Over the last few weeks, there have been a number of very interesting and significant announcements from multiple companies with new initiatives based on ARM technology targeting designs for networking and telecom infrastructure.
I attended the Linley processor conference in Santa Clara in October and it was interesting to see the material presented highlight the expected increase in market share of ARM based technology in the infrastructure to a majority share in the next 3 to 4 years.
The Linley processor conference was chosen by Broadcom to announce a new series of devices based on the ARMv8-A 64 bit technology. The processor architecture will be compliant with the ARMv8-A specification and, whilst the company didn't disclose when first devices would be available, Broadcom did announce that performance would be targeting levels to compete with the Intel Xeon class of processor cores. Given the depth and breadth of technology available from within the Broadcom arsenal, it may be safe to expect a number of very interesting devices being announced in the future.
Another interesting announcement came from Altera with news of their new ARMv8-A 64 bit ARM based Stratix 10 SOC devices. The devices will integrate quad-core Cortex-A53 cores to complement their floating point digital signal processing cores and FPGA fabric in an architecture that will offer designers a true heterogeneous computing platform. This device promises to provide an excellent blend of compute performance, power efficiency and throughput provided by the ARM cores. The Cortex-A53 cores provide features such as virtualization support, a huge amount of memory that can be addressed as well as protection for internal L1 and L2 cache memories. Interestingly Altera have announced that this part will use the the Intel foundries for this part and will be targeted at Intel's 14nm Tri-Gate process.

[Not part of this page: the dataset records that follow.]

### src/rtl/centering_unit_pkg.sv
// rtl/centering_unit_pkg.sv - shared defaults and FSM state encoding for the centering unit
package centering_unit_pkg;

    localparam int CEN_DATA_W = 32;
    localparam int CEN_N_CH   = 2;
    localparam int CEN_LOG2_N = 7;

    typedef enum logic [2:0] {
        CEN_IDLE = 3'd0,
        CEN_SUM  = 3'd1,
        CEN_DIV  = 3'd2,
        CEN_SUB  = 3'd3,
        CEN_DONE = 3'd4
    } cen_state_t;

endpackage

### src/rtl/cen_lane.sv
// rtl/cen_lane.sv - per-channel accumulator, mean register and centered-sample register
// Saturating subtraction and sticky flag present only when CEN_SAT_EN is defined.
module cen_lane
    import centering_unit_pkg::*;
#(
    parameter int DATA_W = CEN_DATA_W,
    parameter int LOG2_N = CEN_LOG2_N
) (
    input  logic              clk,
    input  logic              rst_n,
    input  logic              clr,
    input  logic              acc_en,
    input  logic              div_en,
    input  logic              sub_en,
    input  logic [DATA_W-1:0] din,
    output logic [DATA_W-1:0] mean,
    output logic [DATA_W-1:0] dout,
    output logic              sat
);

    localparam int ACC_W = DATA_W + LOG2_N;

    logic signed [ACC_W-1:0] acc_q, acc_d;
    logic [DATA_W-1:0]       mean_q, mean_d;
    logic [DATA_W-1:0]       dout_q, dout_d;
    logic [DATA_W-1:0]       res;

`ifdef CEN_SAT_EN
    logic signed [DATA_W:0]  diff;
    logic                    ovf;
    logic                    sat_q, sat_d;
`endif

    always_comb begin
`ifdef CEN_SAT_EN
        diff = $signed({din[DATA_W-1], din}) - $signed({mean_q[DATA_W-1], mean_q});
        ovf  = diff[DATA_W] ^ diff[DATA_W-1];
        // Clamp toward the true sign held in the extra top bit
        res  = ovf ? {diff[DATA_W], {(DATA_W-1){~diff[DATA_W]}}} : diff[DATA_W-1:0];
        sat_d = clr ? 1'b0 : (sat_q | (sub_en & ovf));
`else
        res  = din - mean_q;
`endif
        acc_d = acc_q;
        if (clr) begin
            acc_d = '0;
        end else if (acc_en) begin
            acc_d = acc_q + $signed({{LOG2_N{din[DATA_W-1]}}, din});
        end
        // Arithmetic shift by LOG2_N then truncation is exactly this bit window
        mean_d = div_en ? acc_q[LOG2_N +: DATA_W] : mean_q;
        dout_d = sub_en ? res : dout_q;
    end

    always_ff @(posedge clk or negedge rst_n) begin
        if (!rst_n) begin
            acc_q  <= '0;
            mean_q <= '0;
            dout_q <= '0;
        end else begin
            acc_q  <= acc_d;
            mean_q <= mean_d;
            dout_q <= dout_d;
        end
    end

`ifdef CEN_SAT_EN
    always_ff @(posedge clk or negedge rst_n) begin
        if (!rst_n) begin
            sat_q <= 1'b0;
        end else begin
            sat_q <= sat_d;
        end
    end
    assign sat = sat_q;
`else
    assign sat = 1'b0;
`endif

    assign mean = mean_q;
    assign dout = dout_q;

endmodule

The final announcement I would like to highlight this month is the one by IBM where they announced that they were to licence ARM cores and technology to be integrated in designs for communications and networking equipment. IBM have licensed Cortex-A15, Cortex-A12, and Cortex-A7 cores. It is likely that these cores will be used to integrate with IBM's customers logic in ASIC designs for communications equipment using IBM foundry services.
What I find interesting in these series of recent announcements is that network equipment OEM's now have a range of options to choose from when making their choice of what medium to use to realize their equipment designs. There are already a range of ASSP silicon providers who provide SOC designs for a whole range of applications from enterprise networking through wireless infrastructure to core infrastructure networking applications. Announcements like the one from Broadcom allow OEMs to benefit from integration of diverse functions and target extremely high performance compute subsystems that are ARM ISA compliant. These are now being augmented by FPGA designs such as the innovative Altera Stratix 10 discussed above and now by the availability of a route to ASIC to allow OEMs to realize their designs mixing ARM cores with their own logic.
These new technology announcements will allow OEM's and operators to compete at the forefront of many of the initiatives that are threatening inflection points in the infrastructure rollout (eg. SDN, NVF and various content delivery schemes). Whichever route to market the OEMs decide upon, they can now benefit from a range of performance points from the various interconnect and processor cores available from the ARM portfolio whilst also benefiting from a common software environment and a wide ecosystem of software and tools to support their development and accelerate their time to market.